Behavioral attitudes toward food intake are known contributors to successful weight maintenance. Validated across gender, age, and BMI (23), the Three Factor Eating Questionnaire (TFEQ) is an effective indicator of dietary behaviors. The three factors (restraint, disinhibition, and hunger) of the TFEQ have all been positively correlated with BMI (23). Cognitive restraint has been validated as an indicator of dietary restraint (40). A longitudinal weight loss study demonstrated that those with high restraint are most successful at maintaining weight loss if they also have low disinhibition (24). However, if restraint is disrupted by stress, exposure to palatable foods, or the perception of failure to maintain dietary restrictions, disinhibition and subsequent overeating may occur (2529). Individuals who maintain weight loss not only score higher on measures of dietary restraint but also demonstrate increased neural activity in regions responsible for executive function (30). In support of this notion, we recently found an interaction between perseveration and restraint was observed on 24 h food intake such that subjects with high perseveration and high restraint ate the least, whereas unrestrained subjects with high perseveration ate the most.

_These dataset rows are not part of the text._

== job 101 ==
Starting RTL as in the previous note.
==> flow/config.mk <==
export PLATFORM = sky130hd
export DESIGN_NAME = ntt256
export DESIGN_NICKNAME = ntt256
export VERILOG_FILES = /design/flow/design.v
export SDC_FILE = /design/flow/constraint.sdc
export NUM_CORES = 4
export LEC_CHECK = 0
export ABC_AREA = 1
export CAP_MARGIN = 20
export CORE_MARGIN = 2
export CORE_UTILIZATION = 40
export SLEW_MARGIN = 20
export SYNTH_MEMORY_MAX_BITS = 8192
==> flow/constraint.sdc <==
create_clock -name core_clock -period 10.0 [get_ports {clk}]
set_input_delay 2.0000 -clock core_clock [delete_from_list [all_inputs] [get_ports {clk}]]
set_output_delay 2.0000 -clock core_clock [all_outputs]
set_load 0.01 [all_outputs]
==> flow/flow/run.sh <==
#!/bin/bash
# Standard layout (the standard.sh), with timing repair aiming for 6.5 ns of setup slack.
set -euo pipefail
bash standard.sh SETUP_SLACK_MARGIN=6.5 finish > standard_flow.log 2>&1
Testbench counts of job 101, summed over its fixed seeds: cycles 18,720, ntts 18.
What follows belongs to an exercise in optimizing a design on an open flow for small area; a production flow would make more cautious choices.
Only simulation tests tie the RTL to the original design; equivalence was not proved.
No activity file was given, so power comes from the tool's default toggle rates.

== v6 ==
Design router_top, start of the top module:
module router_top(
    input        clock,
    input        resetn,
    input        read_enb_0,
    input        read_enb_1,
    input        read_enb_2,
    input  [7:0] data_in,
    input        pkt_valid,
    output [7:0] data_out_0,
    output [7:0] data_out_1,
    output [7:0] data_out_2,
    output       valid_out_0,
    output       valid_out_1,
    output       valid_out_2,
    output       error,
    output       busy
);
Size in the first run: roughly 1,500 cells after synthesis, about 570 flip-flops, about 43 I/O pins, ~22,000 um^2 of cells after synthesis.
clock: 5.0 ns
lec_check: 0
cap_margin: 20
core_margin: 2
core_utilization: 60
gpl_timing_driven: 0
place_density: 0.75
slew_margin: 20
synth_hierarchical: 1
synth_minimum_keep_size: 0
standard.sh (not shown) runs the stock make flow with config.mk's settings and CLKGATE_MAP_FILE= SYNTH_SCRIPT=/design/flow/synth_recipe.tcl, a recipe that flattens the netlist after the stock synthesis.
==> flow/flow/run.sh <==
#!/bin/bash
# The standard ORFS layout (standard.sh) with two steps given their own arguments:
# - clock tree: mid-size clock buffers (clkbuf_8) in clusters of up to 15 sinks
#   and no dummy loads, instead of clkbuf_16 with dummy loads;
# - port buffers: every input and output port still gets a buffer, a buf_1.
# All output goes to standard.log here; ORFS's per-step logs are under orfs/logs.
set -euo pipefail
export CTS_ARGS="-sink_clustering_enable -repair_clock_nets -dont_use_dummy_load -buf_list sky130_fd_sc_hd__clkbuf_8 -sink_clustering_size 15 -sink_clustering_max_diameter 80"
export BUFFER_PORTS_ARGS="-buffer_cell sky130_fd_sc_hd__buf_1"
bash standard.sh > standard.log 2>&1
v6: PASS, flow complete, no timing, DRC or antenna violations
Setup changes, v6 to v7
# v6
export LEC_CHECK = 0
export CAP_MARGIN = 20
export CORE_MARGIN = 2
export CORE_UTILIZATION = 60
export GPL_TIMING_DRIVEN = 0
export PLACE_DENSITY = 0.75
export SLEW_MARGIN = 20
export SYNTH_HIERARCHICAL = 1
export SYNTH_MINIMUM_KEEP_SIZE = 0
create_clock -name core_clock -period 5.0 [get_ports {clock}]
# v7
export LEC_CHECK = 0
export CAP_MARGIN = 20
export CORE_MARGIN = 2
export CORE_UTILIZATION = 60
export PLACE_DENSITY = 0.75
export SLEW_MARGIN = 20
export SYNTH_HIERARCHICAL = 1
export SYNTH_MINIMUM_KEEP_SIZE = 0
create_clock -name core_clock -period 5.0 [get_ports {clock}]
Findings:
- v7 vs v6 on routed via count divided by cell count: v7 is the higher one.
- v7 against v6: share of power burned in registers went up; share of power burned in the clock network went up.
- v7: no failed stages, no open violations at the end
- Diff v6 -> v7: minimum period implied by the final worst setup slack went down 0.28 ns, maximum frequency increased 0.022 GHz.

* * *

router_top, a different RTL version from the one above (not shown whole).
Size: ~1,500 cells after synthesis, ~22,000 um2 of cells after synthesis.
clock: 5.0 ns
lec_check: 0
cap_margin: 20
core_margin: 2
core_utilization: 60
place_density: 0.75
slew_margin: 20
synth_hierarchical: 1
synth_minimum_keep_size: 0
==> flow/flow/run.sh <==
#!/bin/bash
# The standard ORFS layout (standard.sh) with two steps given their own arguments:
# - clock tree: mid-size clock buffers (clkbuf_8) in clusters of up to 16 sinks
#   and no dummy loads, instead of clkbuf_16 with dummy loads;
# - port buffers: every input and output port still gets a buffer, a buf_1.
# All output goes to standard.log here; ORFS's per-step logs are under orfs/logs.
set -euo pipefail
export CTS_ARGS="-sink_clustering_enable -repair_clock_nets -dont_use_dummy_load -buf_list sky130_fd_sc_hd__clkbuf_8 -sink_clustering_size 16 -sink_clustering_max_diameter 80"
export BUFFER_PORTS_ARGS="-buffer_cell sky130_fd_sc_hd__buf_1"
bash standard.sh > standard.log 2>&1
The baseline finished clean.
Then changed:
==> flow/flow/run.sh (replaced) <==
#!/bin/bash
# The standard ORFS layout (standard.sh) with two steps given their own arguments:
# - clock tree: mid-size clock buffers (clkbuf_8) in clusters of up to 15 sinks
#   and no dummy loads, instead of clkbuf_16 with dummy loads;
# - port buffers: every input and output port still gets a buffer, a buf_1.
# All output goes to standard.log here; ORFS's per-step logs are under orfs/logs.
set -euo pipefail
export CTS_ARGS="-sink_clustering_enable -repair_clock_nets -dont_use_dummy_load -buf_list sky130_fd_sc_hd__clkbuf_8 -sink_clustering_size 15 -sink_clustering_max_diameter 80"
export BUFFER_PORTS_ARGS="-buffer_cell sky130_fd_sc_hd__buf_1"
bash standard.sh > standard.log 2>&1
The new run completed without violations.
Final area barely changes.
Sequential cell count is unchanged.
Wire length is about the same.
Combinational power hardly moves.
Clock skew increases by 0.0036 ns.
Cell count is about the same.
Via count stays flat.
Worst setup slack gains 0.0067 ns.
Fmax barely changes.
Count of clock-buffer cells in the layout increases by 3.
Utilization increases by 0.11 points.

==> separate check: timing with driven ports <==
How much do the figures lean on ideal ports? The routed layouts below were timed once more, with nothing changed but the port constraints. Step 1 assumes that a clkbuf_16 drives the clock port and a buf_2 every other input. Step 2 also shifts input and output timing later by t, the mid clock arrival at the registers, as if the neighbouring blocks saw the same clock. Slacks: ideal ports / drivers / drivers and shift; pairs: ideal ports / drivers.
| run | t, ns | setup WS [ns] | worst hold slack (ns) | worst setup path after step 2 | latest minus earliest clock arrival (ns) |
|---|---|---|---|---|---|
| v6 | 0.622 | 1.271 / 1.222 / 1.727 | 0.442 / 0.442 / 0.442 | register to register | 0.035 / 0.036 |
| v7 | 0.600 | 1.551 / 1.504 / 1.983 | 0.394 / 0.394 / 0.394 | register to register | 0.090 / 0.090 |
| the first run of note 2 | 0.615 | 1.584 / 1.584 / 1.584 | 0.435 / 0.435 / 0.435 | register to register | 0.056 / 0.057 |
| the second run of note 2 | 0.642 | 1.591 / 1.591 / 1.591 | 0.413 / 0.413 / 0.413 | register to register | 0.072 / 0.072 |
After both steps every run listed still meets setup and hold.
Background: an optimization exercise with open tools, aiming at small area and a short achievable clock period. Do not read the settings as production practice.
Function was checked by simulation only, so behaviour that the tests miss may differ from the original.
Power figures rest on the tool's default switching activity, not on a simulated workload.

==> design/flow/design.v <==
module ALU (
    input logic [31:0] src1,
    input logic [31:0] src2,
    input logic [3:0] ctrl,
    output logic [31:0] result
);
    logic signed [63:0] mul_res_signed;
    logic signed [63:0] mul_res_hsu;
    logic [63:0] mul_res_unsigned;
    assign mul_res_signed = $signed(src1) * $signed(src2);
    assign mul_res_hsu = $signed(src1) * $signed({1'b0, src2});
    assign mul_res_unsigned = src1 * src2;
    always_comb begin
        case (ctrl)
            4'b0000: result = src1 + src2;                                           
            4'b0001: result = src1 - src2;                                           
            4'b0010: result = src1 << src2[4:0];                                     
            4'b0011: result = ($signed(src1) < $signed(src2)) ? 32'b1 : 32'b0;       
            4'b0100: result = (src1 < src2) ? 32'b1 : 32'b0;                         
            4'b0101: result = src1 ^ src2;                                           
            4'b0110: result = src1 >> src2[4:0];                                     
            4'b0111: result = $signed(src1) >>> src2[4:0];                           
            4'b1000: result = src1 | src2;                                           
            4'b1001: result = src1 & src2;                                           
            4'b1010: result = mul_res_signed[31:0];                                  
            4'b1011: result = mul_res_signed[63:32];                                 
            4'b1100: result = mul_res_hsu[63:32];                                    
            4'b1101: result = mul_res_unsigned[63:32];                               
            4'b1110: result = src2;                                                  
            default: result = 32'b0;
        endcase
    end
endmodule
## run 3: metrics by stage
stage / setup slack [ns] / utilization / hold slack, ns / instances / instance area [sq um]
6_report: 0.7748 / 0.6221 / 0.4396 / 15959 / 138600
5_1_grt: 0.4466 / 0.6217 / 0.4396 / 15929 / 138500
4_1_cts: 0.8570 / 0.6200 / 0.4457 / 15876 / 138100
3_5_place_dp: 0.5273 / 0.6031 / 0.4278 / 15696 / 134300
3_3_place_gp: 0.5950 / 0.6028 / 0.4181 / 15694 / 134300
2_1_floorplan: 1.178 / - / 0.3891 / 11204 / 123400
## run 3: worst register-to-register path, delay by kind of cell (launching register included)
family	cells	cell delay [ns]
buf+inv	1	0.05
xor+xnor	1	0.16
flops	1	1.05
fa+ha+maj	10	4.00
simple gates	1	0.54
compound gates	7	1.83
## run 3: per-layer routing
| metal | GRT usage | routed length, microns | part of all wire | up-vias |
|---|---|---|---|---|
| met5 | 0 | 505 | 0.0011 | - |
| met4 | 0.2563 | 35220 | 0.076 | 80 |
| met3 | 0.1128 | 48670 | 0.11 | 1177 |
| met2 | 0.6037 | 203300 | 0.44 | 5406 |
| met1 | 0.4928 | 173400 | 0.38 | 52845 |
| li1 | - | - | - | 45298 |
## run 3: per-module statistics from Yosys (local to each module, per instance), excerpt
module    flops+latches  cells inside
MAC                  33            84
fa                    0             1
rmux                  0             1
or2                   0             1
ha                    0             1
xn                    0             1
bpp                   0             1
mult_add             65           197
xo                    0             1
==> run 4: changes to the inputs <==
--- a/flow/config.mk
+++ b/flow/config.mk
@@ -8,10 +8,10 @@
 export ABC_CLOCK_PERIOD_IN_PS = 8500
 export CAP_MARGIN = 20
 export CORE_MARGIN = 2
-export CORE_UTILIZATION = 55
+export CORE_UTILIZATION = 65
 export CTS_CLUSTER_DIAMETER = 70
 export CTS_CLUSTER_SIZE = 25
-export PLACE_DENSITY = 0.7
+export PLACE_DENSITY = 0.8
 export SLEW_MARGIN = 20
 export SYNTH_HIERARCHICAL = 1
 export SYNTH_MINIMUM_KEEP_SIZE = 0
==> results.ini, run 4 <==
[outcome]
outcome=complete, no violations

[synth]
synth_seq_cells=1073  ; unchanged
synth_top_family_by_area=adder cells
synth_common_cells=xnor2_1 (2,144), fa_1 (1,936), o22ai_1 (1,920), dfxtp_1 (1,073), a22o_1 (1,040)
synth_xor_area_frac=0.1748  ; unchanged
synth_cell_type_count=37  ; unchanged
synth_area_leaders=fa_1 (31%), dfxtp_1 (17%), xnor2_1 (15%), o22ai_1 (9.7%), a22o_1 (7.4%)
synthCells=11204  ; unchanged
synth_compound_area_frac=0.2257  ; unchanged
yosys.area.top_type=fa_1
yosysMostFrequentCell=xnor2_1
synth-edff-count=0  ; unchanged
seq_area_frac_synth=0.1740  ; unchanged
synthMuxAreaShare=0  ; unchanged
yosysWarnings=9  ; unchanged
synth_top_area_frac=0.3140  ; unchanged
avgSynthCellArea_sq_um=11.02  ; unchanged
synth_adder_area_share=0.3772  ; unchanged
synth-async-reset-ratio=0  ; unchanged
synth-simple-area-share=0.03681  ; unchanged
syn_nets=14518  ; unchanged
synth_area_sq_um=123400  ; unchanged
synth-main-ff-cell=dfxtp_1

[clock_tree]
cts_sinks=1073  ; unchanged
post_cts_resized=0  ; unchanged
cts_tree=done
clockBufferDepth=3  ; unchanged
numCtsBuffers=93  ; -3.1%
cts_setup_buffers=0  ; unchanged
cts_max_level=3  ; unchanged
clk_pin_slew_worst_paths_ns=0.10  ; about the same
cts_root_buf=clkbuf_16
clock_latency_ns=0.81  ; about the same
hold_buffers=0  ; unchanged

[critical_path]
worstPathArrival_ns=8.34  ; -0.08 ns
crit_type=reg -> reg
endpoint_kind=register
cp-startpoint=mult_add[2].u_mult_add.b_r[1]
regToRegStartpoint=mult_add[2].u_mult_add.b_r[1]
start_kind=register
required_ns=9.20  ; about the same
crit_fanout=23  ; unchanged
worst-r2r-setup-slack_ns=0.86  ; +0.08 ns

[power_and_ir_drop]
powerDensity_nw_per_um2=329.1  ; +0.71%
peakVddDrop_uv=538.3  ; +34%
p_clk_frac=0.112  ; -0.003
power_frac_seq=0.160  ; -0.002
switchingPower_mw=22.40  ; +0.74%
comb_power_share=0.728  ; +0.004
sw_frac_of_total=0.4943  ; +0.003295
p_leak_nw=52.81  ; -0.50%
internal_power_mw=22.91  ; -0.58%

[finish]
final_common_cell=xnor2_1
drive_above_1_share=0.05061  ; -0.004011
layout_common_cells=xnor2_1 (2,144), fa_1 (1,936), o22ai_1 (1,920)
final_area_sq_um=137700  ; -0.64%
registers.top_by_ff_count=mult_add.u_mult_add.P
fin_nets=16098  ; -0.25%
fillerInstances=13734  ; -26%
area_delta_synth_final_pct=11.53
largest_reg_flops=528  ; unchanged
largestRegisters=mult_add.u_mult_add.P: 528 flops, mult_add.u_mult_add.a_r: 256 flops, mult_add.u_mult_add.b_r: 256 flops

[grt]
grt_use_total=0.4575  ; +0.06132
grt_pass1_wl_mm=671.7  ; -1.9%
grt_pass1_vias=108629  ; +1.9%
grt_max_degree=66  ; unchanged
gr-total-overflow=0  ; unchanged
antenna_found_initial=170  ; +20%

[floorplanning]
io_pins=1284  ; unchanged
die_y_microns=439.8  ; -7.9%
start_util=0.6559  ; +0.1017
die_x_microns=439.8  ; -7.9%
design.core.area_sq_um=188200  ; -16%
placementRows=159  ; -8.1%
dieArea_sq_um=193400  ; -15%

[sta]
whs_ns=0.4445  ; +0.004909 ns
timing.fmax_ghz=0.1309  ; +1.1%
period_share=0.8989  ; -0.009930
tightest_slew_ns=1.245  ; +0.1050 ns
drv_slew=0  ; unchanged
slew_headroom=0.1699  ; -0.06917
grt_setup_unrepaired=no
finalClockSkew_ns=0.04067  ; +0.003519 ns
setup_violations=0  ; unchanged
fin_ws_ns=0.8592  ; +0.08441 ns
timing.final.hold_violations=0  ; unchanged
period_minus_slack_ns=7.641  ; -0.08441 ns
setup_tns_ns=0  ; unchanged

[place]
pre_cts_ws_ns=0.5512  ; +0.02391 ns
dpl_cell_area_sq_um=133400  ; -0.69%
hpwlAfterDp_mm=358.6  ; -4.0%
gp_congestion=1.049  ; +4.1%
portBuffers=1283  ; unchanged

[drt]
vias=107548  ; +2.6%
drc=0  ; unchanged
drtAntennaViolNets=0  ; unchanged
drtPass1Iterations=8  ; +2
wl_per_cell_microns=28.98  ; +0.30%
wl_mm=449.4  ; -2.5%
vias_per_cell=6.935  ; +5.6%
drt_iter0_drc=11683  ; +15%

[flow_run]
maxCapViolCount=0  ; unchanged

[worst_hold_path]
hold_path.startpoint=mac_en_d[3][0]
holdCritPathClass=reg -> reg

Studies have shown that weight is gradually regained 6 months after weight loss efforts, owing to decreases in time and effort spent on weight control, perceived inadequate long-term rewards for weight control behaviors, as well as differences in eating habit behaviors in short- and long-term time periods (3133). In addition, other efforts have been made to assess differences that lead to weight loss versus long-term weight maintenance (34). Therefore, it is plausible that there may also be different behavioral contributors to short-term versus long-term weight change but this hypothesis has not yet been fully explored. We hypothesized that psychological constructs including perceived stress; positive and negative emotional eating; anhedonia; depression; and dietary restraint, hunger and disinhibition would be related to either short-term (6 month) or long-term (greater than 1 year) weight changes and that interactions between constructs may exist. We further hypothesized that associated constructs would likely differ between short-term and long-term weight changes.

1.2 Methods

1.2.1 Study Design

Sixty-five non-diabetic, healthy volunteers were recruited from the Phoenix area by means of newspaper advertisements and flyers to participate in one of two inpatient studies (NCT00523627; NCT00342732). Both were observational studies of the effects of overconsumption and different diets on energy expenditure, as well as exploring food intake preference as risk factors for obesity. Neither study included any type of medication or weight loss intervention. Baseline measures were collected on the Clinical Research Unit of the National Institute of Diabetes and Digestive and Kidney Diseases – Phoenix (NIDDK). Inclusion criteria for all studies consisted of healthy adults, between the ages of 18–55, with no evidence of illness by history, physical or basic laboratory measures. No subjects were taking medication. Exclusion criteria included evidence of substance abuse (positive urine test), nicotine use, or reported excess alcohol use (>3 drinks/day). Prior to participation, all subjects were informed of the nature, purpose and risks of the study they participated in and written informed consent was obtained. The experimental protocols were approved by the Institutional Review Board of the NIDDK.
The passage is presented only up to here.